What to produce – How many lines in these entries contain the string "that"? Reply with the number alone.

----- Data supplied -----

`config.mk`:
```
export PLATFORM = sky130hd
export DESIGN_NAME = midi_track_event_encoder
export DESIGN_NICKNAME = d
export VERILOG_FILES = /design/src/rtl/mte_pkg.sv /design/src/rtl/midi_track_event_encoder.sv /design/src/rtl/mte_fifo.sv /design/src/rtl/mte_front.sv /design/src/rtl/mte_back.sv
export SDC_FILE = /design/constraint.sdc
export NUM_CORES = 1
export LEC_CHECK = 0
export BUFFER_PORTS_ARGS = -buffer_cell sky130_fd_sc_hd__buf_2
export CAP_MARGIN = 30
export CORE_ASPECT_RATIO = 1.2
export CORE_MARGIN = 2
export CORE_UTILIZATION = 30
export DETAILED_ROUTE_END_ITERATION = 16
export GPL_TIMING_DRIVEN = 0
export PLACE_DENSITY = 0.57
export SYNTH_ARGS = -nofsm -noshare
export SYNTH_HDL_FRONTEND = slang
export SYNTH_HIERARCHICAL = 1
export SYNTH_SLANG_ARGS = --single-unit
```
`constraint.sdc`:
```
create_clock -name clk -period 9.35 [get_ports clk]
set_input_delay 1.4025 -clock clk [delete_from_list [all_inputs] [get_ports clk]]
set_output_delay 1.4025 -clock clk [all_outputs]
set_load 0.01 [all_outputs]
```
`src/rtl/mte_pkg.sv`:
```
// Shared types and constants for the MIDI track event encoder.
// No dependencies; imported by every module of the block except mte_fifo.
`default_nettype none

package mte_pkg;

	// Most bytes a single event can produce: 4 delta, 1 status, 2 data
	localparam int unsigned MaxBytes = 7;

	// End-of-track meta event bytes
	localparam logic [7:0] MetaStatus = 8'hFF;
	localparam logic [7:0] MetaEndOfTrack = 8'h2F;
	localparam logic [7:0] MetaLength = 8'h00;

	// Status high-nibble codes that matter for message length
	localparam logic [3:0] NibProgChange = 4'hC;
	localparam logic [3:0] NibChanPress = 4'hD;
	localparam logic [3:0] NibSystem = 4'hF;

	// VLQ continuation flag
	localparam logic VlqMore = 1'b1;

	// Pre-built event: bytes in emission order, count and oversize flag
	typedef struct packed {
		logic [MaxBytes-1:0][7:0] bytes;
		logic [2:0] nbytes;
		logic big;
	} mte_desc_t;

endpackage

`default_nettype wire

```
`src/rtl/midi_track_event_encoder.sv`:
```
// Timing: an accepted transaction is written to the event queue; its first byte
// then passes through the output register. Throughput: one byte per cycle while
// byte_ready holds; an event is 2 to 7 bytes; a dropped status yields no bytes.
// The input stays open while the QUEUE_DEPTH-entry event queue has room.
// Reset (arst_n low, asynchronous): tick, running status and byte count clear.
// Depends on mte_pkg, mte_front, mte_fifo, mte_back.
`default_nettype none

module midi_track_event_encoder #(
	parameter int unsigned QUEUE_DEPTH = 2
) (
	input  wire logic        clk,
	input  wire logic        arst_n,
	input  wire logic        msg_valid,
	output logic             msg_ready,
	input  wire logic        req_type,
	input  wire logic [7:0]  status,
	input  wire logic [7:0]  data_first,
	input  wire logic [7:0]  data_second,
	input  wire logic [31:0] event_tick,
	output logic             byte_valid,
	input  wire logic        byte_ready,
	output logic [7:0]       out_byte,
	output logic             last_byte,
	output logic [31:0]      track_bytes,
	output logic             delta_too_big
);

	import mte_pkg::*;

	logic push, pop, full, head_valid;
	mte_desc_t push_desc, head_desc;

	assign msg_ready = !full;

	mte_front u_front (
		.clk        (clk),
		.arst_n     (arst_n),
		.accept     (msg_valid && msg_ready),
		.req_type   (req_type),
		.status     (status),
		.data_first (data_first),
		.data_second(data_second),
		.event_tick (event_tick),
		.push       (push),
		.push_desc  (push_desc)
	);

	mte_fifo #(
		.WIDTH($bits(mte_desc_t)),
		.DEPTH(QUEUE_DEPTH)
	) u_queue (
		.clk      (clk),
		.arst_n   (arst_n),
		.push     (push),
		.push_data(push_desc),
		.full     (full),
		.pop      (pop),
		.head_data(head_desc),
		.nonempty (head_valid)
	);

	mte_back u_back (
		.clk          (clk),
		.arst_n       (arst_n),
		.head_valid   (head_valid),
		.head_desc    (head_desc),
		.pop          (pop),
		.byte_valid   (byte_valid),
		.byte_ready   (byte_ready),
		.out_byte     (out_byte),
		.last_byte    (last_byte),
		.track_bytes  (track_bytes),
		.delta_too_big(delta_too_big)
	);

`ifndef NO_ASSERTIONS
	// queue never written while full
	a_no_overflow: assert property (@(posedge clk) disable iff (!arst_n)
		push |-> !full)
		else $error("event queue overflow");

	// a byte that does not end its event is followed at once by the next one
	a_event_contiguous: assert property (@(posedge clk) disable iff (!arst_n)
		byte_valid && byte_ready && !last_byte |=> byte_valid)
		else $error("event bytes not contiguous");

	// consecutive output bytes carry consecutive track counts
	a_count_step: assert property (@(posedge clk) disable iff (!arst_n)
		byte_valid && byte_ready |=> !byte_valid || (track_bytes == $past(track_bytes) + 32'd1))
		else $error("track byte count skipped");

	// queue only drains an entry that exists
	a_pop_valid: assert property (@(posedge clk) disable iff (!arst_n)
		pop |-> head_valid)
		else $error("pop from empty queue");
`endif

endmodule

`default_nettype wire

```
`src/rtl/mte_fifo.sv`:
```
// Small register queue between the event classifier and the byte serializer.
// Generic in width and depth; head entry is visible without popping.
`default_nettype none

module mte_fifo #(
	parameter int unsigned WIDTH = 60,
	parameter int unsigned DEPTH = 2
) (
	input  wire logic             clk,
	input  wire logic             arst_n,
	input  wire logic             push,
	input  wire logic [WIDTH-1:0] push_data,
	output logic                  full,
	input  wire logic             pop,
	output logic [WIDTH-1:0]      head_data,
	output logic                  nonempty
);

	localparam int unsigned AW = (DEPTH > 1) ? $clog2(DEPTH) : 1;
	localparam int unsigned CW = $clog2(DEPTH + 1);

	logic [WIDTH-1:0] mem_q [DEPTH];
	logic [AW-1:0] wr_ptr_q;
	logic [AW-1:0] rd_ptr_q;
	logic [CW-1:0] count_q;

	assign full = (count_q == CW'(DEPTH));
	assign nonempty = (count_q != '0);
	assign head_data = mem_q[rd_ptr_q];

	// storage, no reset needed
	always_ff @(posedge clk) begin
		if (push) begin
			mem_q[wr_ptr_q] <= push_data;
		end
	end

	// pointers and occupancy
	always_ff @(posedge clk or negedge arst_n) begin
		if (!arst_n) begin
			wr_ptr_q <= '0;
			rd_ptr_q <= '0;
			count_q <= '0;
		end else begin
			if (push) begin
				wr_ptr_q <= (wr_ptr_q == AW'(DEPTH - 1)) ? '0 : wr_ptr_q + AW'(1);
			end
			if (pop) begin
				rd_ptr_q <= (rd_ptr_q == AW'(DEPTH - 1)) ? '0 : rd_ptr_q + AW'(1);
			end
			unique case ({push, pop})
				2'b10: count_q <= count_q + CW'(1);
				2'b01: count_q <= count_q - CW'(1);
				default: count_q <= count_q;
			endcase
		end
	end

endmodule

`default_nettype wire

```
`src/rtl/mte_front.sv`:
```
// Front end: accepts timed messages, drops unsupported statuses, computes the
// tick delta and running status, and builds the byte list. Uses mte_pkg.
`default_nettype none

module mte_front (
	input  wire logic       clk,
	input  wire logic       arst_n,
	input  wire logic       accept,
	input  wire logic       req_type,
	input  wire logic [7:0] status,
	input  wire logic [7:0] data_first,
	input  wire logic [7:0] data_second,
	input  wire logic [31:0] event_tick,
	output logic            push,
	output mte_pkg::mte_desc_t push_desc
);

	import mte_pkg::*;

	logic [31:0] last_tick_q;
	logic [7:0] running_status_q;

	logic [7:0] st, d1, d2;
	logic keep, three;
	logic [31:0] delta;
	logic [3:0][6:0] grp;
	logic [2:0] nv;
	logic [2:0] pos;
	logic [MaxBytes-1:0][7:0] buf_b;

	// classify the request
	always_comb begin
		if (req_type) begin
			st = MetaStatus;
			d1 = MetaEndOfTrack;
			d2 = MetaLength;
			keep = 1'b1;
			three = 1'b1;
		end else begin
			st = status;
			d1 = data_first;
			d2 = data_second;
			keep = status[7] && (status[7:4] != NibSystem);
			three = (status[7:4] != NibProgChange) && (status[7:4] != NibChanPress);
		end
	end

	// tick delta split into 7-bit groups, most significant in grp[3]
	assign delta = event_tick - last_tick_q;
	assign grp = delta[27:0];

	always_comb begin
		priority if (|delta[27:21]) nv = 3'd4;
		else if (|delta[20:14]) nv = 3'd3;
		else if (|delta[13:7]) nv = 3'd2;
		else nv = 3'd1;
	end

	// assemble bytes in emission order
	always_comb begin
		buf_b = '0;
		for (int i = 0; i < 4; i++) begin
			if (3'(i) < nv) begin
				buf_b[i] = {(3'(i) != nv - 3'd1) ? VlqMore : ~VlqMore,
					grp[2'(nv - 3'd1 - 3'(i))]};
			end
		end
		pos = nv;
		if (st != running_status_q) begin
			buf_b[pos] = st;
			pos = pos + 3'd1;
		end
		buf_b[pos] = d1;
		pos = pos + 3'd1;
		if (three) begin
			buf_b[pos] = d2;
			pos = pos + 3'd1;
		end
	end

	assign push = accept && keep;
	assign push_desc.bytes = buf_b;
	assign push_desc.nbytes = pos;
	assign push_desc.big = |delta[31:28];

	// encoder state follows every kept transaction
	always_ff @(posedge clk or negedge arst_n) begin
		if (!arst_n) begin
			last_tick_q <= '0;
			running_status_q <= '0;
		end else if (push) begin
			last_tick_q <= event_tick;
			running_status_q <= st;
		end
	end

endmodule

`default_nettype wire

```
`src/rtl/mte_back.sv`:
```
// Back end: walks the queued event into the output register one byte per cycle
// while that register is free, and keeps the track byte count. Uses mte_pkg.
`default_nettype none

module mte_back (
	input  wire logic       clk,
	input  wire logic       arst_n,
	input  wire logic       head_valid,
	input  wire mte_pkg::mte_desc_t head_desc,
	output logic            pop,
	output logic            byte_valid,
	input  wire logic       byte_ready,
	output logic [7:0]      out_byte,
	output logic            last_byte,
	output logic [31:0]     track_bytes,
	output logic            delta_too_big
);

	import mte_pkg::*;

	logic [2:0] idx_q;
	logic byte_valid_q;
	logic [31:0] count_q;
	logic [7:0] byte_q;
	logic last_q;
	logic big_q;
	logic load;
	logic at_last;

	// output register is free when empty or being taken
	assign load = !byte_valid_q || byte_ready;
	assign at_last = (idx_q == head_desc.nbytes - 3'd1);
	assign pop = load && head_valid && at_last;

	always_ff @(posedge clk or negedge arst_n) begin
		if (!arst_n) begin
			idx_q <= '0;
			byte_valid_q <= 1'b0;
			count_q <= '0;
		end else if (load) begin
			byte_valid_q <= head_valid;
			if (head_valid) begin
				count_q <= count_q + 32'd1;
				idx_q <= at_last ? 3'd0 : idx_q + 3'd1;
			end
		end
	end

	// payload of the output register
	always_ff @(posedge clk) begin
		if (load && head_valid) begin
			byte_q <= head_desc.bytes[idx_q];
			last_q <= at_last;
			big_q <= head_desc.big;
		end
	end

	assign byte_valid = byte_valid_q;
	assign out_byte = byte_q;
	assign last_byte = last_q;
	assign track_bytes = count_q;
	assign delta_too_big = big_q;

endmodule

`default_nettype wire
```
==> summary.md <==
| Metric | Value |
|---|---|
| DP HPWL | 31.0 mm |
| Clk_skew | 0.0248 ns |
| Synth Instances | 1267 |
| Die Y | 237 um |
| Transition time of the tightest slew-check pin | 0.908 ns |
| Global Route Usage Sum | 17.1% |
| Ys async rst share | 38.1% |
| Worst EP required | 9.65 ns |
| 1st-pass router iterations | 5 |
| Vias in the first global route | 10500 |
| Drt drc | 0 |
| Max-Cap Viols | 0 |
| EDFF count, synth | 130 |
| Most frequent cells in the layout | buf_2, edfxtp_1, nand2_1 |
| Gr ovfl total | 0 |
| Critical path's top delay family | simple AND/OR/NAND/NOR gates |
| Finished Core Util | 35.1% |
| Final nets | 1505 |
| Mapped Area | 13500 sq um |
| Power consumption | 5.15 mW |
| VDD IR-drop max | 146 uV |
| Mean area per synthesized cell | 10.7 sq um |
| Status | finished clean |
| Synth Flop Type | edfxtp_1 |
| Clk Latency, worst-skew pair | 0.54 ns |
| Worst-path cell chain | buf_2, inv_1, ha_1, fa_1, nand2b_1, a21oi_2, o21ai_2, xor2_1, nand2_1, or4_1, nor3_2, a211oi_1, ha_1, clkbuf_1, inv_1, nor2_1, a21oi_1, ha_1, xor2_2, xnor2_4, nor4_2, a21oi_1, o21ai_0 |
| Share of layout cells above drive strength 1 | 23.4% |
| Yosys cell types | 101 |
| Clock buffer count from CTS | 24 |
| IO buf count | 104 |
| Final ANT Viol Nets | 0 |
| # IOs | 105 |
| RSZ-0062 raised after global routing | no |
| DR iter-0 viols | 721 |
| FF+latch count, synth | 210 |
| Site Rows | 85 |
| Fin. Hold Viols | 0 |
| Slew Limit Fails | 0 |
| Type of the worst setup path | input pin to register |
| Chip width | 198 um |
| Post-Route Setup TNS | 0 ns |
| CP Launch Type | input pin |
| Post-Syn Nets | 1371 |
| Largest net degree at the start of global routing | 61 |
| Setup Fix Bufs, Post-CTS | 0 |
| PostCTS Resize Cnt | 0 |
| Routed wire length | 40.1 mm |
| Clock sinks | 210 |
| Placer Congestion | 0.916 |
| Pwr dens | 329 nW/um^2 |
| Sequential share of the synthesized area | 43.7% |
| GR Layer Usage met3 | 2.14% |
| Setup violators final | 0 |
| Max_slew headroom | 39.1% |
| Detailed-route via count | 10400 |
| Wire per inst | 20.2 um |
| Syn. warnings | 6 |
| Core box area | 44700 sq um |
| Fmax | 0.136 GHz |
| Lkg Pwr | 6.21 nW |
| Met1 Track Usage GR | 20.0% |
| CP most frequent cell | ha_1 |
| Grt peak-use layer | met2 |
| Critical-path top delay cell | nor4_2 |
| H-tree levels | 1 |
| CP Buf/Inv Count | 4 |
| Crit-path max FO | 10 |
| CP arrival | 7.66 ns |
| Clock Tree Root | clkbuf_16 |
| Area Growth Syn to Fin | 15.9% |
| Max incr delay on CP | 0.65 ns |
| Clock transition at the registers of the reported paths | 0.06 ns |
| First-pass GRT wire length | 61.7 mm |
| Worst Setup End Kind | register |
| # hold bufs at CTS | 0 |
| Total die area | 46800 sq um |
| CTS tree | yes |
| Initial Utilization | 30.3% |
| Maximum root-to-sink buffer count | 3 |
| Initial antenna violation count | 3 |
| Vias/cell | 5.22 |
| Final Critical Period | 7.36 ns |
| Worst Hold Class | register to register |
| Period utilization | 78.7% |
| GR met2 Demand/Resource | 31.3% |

-----

Exercise result – 4